_Your assignment_: Copy all lines below containing "unchanged".

_Given data_:
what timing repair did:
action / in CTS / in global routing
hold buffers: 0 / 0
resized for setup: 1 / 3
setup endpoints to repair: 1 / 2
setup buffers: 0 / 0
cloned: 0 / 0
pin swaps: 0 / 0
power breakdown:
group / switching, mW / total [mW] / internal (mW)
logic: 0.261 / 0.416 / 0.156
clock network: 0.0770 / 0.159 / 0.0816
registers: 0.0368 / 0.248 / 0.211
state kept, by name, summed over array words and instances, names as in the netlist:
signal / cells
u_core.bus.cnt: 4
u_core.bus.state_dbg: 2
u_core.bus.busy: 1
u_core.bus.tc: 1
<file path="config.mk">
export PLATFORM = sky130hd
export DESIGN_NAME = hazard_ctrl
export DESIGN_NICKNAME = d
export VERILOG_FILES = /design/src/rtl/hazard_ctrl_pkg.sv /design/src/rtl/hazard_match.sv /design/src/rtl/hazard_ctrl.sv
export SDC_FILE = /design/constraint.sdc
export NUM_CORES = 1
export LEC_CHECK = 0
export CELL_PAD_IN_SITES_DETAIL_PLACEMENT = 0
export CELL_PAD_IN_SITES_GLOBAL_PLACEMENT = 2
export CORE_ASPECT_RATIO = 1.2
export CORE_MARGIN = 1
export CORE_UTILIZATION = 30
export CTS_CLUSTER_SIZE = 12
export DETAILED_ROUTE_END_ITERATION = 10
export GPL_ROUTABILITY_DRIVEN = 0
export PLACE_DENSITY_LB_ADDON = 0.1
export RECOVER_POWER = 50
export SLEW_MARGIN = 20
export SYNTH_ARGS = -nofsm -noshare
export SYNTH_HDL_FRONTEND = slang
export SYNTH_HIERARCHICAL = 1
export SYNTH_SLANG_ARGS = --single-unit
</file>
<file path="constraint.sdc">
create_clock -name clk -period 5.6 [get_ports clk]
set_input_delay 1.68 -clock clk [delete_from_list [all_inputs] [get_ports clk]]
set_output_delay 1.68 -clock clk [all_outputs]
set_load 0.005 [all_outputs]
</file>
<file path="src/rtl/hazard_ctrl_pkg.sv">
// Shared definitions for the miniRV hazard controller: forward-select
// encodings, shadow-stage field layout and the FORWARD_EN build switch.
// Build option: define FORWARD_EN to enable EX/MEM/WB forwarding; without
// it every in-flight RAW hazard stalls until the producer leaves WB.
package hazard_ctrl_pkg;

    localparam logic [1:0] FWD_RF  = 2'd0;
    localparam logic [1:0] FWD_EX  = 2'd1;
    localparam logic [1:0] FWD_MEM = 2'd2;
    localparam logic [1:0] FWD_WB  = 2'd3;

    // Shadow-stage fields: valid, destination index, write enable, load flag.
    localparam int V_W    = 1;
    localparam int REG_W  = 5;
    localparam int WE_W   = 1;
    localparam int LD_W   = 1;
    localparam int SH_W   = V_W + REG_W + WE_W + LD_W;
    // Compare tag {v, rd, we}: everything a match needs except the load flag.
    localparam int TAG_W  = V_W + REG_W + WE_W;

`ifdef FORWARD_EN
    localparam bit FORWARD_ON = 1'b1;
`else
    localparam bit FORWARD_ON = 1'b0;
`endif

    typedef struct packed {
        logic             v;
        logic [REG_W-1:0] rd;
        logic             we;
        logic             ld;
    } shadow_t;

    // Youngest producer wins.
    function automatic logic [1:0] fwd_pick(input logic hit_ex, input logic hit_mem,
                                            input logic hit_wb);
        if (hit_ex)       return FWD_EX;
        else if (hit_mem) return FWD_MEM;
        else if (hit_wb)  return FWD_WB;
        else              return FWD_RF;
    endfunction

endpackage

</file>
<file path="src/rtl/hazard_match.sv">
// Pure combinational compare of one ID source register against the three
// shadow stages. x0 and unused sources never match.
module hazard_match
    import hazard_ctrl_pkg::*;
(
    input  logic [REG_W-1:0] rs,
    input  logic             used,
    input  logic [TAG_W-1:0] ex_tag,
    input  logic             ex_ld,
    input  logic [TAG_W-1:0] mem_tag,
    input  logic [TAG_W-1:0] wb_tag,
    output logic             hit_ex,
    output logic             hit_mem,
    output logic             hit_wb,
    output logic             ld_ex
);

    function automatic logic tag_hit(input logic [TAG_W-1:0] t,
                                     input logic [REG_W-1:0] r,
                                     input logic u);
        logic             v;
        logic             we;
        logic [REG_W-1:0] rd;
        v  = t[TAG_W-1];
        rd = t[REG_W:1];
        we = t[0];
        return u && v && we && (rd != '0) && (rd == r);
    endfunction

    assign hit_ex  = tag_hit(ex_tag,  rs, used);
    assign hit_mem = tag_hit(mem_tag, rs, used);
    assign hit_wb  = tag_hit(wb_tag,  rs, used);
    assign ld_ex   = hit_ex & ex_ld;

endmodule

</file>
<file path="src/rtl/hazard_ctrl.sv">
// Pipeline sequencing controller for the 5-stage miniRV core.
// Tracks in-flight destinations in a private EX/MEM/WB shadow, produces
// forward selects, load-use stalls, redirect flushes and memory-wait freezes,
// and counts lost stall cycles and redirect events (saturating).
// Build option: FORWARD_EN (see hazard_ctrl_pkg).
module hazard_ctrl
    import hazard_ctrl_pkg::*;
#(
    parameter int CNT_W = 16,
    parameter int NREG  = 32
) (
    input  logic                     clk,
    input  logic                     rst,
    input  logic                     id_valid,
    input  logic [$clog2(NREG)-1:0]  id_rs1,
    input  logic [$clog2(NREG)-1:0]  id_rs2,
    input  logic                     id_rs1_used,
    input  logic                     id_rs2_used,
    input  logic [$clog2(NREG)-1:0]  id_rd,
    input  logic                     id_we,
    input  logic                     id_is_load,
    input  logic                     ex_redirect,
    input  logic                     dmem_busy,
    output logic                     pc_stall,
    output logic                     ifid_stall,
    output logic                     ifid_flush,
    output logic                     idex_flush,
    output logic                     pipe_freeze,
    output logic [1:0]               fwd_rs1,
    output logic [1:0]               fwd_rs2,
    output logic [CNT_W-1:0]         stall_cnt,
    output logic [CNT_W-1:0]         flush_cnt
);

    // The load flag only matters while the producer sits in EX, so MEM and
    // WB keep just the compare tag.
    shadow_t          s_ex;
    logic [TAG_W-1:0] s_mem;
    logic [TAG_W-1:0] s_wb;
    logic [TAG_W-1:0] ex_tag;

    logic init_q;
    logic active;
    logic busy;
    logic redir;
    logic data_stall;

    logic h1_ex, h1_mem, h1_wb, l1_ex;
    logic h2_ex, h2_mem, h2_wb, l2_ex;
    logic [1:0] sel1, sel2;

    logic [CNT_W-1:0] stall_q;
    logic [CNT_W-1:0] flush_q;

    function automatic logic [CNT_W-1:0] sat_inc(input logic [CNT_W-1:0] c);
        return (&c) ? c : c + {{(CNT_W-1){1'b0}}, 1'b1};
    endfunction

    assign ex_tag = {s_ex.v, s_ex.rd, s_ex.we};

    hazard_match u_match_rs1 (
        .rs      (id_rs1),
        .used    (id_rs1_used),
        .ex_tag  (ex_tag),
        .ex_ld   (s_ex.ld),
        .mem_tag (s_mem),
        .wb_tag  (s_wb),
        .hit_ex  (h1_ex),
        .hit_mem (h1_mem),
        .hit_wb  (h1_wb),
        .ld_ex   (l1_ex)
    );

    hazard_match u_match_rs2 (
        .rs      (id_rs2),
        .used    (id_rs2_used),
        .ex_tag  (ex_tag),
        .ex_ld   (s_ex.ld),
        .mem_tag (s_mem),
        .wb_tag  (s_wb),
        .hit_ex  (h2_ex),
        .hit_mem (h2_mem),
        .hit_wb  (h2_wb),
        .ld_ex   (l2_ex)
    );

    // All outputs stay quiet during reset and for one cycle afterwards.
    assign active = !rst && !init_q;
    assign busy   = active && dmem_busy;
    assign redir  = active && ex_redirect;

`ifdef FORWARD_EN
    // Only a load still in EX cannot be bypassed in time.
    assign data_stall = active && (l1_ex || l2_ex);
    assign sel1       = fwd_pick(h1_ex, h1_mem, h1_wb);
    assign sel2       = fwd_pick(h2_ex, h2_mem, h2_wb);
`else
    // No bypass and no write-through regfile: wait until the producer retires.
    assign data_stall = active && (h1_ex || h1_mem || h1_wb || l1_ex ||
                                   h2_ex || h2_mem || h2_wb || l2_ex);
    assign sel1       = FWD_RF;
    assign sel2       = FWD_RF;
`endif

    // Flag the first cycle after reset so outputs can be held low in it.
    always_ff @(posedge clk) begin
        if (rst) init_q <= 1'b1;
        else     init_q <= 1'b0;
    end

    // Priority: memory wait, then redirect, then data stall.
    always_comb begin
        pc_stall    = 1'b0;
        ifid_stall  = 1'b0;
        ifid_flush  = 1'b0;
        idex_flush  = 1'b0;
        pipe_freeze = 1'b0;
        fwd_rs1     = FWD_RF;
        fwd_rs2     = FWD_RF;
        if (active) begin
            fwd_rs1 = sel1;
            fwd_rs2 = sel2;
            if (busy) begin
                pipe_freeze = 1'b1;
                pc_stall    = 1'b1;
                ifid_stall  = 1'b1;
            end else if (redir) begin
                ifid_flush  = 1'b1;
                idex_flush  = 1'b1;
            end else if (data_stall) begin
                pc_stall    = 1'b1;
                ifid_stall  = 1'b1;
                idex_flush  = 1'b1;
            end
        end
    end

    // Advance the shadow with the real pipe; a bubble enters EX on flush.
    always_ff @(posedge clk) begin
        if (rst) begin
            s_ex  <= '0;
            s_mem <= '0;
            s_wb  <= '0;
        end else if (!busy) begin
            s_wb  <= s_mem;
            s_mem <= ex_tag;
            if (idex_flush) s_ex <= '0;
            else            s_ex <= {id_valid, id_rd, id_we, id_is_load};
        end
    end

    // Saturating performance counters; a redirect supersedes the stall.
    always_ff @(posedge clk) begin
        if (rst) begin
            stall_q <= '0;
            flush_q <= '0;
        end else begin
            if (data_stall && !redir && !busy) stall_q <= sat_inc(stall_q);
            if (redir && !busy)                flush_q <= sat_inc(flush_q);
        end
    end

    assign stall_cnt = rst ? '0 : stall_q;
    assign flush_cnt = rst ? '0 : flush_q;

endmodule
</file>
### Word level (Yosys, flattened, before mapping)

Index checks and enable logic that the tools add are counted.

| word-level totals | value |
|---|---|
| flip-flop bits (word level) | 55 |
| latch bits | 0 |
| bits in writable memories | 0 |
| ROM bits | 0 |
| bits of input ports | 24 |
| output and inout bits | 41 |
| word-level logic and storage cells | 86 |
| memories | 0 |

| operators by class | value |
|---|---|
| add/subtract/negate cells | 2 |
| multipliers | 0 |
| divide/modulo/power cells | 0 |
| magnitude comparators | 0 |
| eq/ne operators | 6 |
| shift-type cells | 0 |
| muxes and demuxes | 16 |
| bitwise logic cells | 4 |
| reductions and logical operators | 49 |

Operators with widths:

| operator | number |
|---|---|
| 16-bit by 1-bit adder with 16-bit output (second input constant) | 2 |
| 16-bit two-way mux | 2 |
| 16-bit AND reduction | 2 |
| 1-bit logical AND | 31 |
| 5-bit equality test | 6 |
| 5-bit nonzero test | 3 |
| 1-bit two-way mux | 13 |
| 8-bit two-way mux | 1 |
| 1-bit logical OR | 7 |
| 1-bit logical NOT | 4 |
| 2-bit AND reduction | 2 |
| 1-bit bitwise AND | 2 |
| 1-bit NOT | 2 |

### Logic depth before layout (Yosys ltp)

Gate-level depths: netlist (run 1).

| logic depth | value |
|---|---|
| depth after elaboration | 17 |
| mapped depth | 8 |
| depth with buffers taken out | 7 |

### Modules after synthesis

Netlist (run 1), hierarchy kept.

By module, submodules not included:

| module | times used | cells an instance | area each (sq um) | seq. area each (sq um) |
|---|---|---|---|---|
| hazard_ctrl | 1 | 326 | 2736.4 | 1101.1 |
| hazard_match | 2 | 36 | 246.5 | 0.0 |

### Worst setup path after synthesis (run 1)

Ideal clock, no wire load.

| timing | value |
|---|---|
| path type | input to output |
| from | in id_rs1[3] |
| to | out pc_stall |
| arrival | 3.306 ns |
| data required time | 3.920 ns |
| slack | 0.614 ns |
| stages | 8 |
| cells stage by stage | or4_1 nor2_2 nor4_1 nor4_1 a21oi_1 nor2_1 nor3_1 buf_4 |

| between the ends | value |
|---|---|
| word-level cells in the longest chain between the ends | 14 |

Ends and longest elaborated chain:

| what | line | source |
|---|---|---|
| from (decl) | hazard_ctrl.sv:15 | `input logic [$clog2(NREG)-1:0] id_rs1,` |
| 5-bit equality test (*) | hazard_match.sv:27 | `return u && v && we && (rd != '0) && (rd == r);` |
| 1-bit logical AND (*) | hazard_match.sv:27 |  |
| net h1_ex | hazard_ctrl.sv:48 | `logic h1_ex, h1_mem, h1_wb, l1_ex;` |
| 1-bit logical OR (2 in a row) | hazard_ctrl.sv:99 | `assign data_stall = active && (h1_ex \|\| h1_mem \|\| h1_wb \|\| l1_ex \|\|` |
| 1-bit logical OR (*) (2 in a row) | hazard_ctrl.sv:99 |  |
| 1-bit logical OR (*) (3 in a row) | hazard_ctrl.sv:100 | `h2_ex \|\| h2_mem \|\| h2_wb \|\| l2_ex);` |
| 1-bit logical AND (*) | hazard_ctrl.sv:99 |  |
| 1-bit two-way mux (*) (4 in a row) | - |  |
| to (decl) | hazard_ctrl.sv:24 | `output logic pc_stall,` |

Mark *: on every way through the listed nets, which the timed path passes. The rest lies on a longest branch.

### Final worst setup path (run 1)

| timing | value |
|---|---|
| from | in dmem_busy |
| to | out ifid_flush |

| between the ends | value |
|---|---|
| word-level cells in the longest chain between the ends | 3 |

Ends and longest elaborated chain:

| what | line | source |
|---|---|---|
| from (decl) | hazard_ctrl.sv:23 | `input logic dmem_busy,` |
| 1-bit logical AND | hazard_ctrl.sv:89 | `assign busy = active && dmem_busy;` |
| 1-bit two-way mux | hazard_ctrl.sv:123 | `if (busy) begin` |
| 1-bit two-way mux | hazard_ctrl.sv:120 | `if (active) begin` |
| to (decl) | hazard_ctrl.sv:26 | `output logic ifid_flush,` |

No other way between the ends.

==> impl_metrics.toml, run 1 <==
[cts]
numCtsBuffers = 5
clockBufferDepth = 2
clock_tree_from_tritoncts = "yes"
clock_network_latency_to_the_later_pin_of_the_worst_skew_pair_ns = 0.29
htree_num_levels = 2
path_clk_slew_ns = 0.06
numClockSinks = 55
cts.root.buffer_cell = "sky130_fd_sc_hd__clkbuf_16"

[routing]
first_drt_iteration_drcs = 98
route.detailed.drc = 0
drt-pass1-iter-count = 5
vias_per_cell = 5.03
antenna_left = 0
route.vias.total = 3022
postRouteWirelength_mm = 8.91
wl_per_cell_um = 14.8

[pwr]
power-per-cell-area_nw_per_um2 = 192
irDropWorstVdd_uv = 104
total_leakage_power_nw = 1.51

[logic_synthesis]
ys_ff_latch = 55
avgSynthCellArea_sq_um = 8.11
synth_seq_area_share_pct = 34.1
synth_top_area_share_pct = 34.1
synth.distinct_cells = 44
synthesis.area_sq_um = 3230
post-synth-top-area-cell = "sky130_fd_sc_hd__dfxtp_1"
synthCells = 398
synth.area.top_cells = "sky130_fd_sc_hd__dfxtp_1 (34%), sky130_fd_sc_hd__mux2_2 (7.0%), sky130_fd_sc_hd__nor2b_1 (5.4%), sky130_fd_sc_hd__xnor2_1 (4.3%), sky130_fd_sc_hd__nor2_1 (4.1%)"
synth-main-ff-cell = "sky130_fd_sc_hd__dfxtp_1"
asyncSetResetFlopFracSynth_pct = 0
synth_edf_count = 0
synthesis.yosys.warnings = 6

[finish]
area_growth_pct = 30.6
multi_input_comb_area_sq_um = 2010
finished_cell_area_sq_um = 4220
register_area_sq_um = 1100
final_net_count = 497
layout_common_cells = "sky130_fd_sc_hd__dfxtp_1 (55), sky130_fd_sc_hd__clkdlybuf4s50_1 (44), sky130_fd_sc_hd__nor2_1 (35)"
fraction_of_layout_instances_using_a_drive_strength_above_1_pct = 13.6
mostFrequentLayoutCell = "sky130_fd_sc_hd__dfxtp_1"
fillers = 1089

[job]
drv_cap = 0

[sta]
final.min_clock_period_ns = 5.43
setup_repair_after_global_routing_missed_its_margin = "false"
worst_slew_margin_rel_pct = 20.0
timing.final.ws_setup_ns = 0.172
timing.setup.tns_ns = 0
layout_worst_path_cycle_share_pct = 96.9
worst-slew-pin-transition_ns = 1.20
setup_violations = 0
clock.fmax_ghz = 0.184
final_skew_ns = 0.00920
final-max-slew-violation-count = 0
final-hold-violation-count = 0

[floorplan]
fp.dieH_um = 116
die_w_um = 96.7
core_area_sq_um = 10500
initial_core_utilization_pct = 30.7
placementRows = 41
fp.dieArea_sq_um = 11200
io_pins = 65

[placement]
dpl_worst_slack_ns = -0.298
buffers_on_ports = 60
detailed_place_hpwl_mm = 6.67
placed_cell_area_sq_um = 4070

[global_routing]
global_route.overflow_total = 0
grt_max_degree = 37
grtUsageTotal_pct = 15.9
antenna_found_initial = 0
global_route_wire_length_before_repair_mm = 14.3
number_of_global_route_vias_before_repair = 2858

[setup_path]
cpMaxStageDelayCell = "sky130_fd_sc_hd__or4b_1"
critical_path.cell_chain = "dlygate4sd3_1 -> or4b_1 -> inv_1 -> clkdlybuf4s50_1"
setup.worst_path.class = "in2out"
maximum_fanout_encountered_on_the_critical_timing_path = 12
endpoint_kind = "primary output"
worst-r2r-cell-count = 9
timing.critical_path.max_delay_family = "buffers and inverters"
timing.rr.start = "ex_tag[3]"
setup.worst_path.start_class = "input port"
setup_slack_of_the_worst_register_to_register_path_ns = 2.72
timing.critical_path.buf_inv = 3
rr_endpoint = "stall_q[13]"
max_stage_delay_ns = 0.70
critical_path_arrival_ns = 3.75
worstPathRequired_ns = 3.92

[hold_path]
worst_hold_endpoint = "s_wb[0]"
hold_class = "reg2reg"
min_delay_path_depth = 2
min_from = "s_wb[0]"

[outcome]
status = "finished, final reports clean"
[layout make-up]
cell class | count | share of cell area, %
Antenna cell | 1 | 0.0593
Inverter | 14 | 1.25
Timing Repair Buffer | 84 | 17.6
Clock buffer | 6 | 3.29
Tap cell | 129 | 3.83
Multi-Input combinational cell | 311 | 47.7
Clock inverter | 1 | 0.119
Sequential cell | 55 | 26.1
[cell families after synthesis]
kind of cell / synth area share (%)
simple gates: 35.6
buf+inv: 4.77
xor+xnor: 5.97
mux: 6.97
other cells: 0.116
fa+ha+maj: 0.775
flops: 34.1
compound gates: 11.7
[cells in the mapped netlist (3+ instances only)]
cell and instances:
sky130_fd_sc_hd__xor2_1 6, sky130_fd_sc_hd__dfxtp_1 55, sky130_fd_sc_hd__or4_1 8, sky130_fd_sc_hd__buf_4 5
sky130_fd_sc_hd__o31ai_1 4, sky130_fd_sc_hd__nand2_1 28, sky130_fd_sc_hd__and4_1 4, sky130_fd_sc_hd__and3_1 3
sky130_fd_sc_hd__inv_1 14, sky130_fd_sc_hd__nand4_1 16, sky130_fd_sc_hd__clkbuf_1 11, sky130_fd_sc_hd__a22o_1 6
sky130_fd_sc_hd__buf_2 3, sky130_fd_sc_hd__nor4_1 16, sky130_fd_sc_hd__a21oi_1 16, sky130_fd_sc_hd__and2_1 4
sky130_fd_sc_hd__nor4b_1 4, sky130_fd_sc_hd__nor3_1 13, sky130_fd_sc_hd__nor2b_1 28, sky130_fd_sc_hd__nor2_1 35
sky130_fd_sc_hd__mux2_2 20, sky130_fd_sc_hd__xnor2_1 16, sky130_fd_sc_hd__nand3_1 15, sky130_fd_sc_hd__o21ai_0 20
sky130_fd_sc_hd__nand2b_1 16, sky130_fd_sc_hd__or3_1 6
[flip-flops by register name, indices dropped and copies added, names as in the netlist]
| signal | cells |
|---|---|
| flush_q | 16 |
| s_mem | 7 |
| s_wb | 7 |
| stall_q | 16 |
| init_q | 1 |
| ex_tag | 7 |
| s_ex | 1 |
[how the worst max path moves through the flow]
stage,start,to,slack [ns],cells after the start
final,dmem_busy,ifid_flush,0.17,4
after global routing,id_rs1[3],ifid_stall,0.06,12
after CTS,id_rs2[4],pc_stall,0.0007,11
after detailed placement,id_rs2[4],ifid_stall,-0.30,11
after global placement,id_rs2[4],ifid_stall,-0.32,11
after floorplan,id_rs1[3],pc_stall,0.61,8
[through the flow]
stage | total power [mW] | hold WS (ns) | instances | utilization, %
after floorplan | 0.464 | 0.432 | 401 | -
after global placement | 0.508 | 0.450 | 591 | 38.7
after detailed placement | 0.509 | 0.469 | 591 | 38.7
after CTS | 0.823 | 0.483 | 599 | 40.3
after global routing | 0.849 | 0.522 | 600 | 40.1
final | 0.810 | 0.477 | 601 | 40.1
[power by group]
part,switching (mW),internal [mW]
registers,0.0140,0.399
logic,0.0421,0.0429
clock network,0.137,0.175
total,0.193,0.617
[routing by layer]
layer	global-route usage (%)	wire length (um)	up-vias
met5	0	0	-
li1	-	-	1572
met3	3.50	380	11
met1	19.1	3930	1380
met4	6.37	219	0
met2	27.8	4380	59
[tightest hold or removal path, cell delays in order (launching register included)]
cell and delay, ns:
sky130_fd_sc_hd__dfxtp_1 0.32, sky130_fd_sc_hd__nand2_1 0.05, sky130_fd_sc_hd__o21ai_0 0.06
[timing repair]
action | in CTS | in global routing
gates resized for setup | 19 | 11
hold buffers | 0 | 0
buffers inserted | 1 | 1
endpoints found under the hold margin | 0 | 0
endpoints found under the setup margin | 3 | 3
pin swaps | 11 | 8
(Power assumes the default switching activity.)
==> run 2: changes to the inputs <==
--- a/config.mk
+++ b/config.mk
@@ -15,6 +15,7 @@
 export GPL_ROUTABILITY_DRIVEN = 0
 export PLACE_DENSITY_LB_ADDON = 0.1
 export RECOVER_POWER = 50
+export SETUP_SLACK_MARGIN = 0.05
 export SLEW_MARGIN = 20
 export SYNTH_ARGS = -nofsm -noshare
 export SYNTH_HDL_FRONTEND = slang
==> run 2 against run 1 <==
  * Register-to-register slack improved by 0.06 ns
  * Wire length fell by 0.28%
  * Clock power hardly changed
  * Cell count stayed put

* * *

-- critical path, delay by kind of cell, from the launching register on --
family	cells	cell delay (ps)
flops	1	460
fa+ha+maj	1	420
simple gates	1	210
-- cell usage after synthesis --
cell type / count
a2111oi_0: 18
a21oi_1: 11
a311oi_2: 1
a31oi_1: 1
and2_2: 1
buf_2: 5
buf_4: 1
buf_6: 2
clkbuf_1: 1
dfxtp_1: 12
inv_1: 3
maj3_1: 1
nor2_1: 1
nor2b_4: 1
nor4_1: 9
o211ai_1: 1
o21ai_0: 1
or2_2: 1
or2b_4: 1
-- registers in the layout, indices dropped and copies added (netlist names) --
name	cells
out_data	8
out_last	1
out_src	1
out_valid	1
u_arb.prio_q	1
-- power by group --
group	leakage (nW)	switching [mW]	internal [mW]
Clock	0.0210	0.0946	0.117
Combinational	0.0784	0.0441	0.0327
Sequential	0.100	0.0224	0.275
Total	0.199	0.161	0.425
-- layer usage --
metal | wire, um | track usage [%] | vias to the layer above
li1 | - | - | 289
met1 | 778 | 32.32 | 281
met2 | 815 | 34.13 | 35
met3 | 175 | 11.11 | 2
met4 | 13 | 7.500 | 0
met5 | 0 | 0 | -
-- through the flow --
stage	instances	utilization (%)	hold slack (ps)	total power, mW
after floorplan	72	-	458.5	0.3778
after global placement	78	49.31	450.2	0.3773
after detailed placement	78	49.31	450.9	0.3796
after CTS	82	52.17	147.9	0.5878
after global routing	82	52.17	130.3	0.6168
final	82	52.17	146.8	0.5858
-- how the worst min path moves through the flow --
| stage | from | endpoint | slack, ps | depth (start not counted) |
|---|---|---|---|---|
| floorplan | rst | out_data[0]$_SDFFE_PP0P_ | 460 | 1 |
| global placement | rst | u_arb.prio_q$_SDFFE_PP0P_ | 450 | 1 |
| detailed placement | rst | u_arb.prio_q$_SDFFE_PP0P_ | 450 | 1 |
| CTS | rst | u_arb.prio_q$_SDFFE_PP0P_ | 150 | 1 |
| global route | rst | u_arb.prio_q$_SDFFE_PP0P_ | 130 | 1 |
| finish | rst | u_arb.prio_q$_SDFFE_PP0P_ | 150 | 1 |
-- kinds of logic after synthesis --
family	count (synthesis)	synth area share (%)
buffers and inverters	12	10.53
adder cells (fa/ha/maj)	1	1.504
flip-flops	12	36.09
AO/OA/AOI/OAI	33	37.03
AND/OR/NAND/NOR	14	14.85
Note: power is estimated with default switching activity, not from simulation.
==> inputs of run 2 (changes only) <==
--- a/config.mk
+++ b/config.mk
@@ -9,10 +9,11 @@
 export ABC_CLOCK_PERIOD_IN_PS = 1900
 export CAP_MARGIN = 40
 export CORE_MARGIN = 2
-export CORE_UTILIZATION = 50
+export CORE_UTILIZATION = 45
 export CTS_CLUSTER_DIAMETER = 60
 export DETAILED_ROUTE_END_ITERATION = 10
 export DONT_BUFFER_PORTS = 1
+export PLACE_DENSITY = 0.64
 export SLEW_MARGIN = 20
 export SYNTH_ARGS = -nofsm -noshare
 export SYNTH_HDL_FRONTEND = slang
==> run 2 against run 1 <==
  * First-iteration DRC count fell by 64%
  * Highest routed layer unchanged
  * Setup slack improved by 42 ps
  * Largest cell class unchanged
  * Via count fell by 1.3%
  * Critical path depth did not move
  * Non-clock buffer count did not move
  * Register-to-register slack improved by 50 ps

_Reply_:
  * Highest routed layer unchanged
  * Largest cell class unchanged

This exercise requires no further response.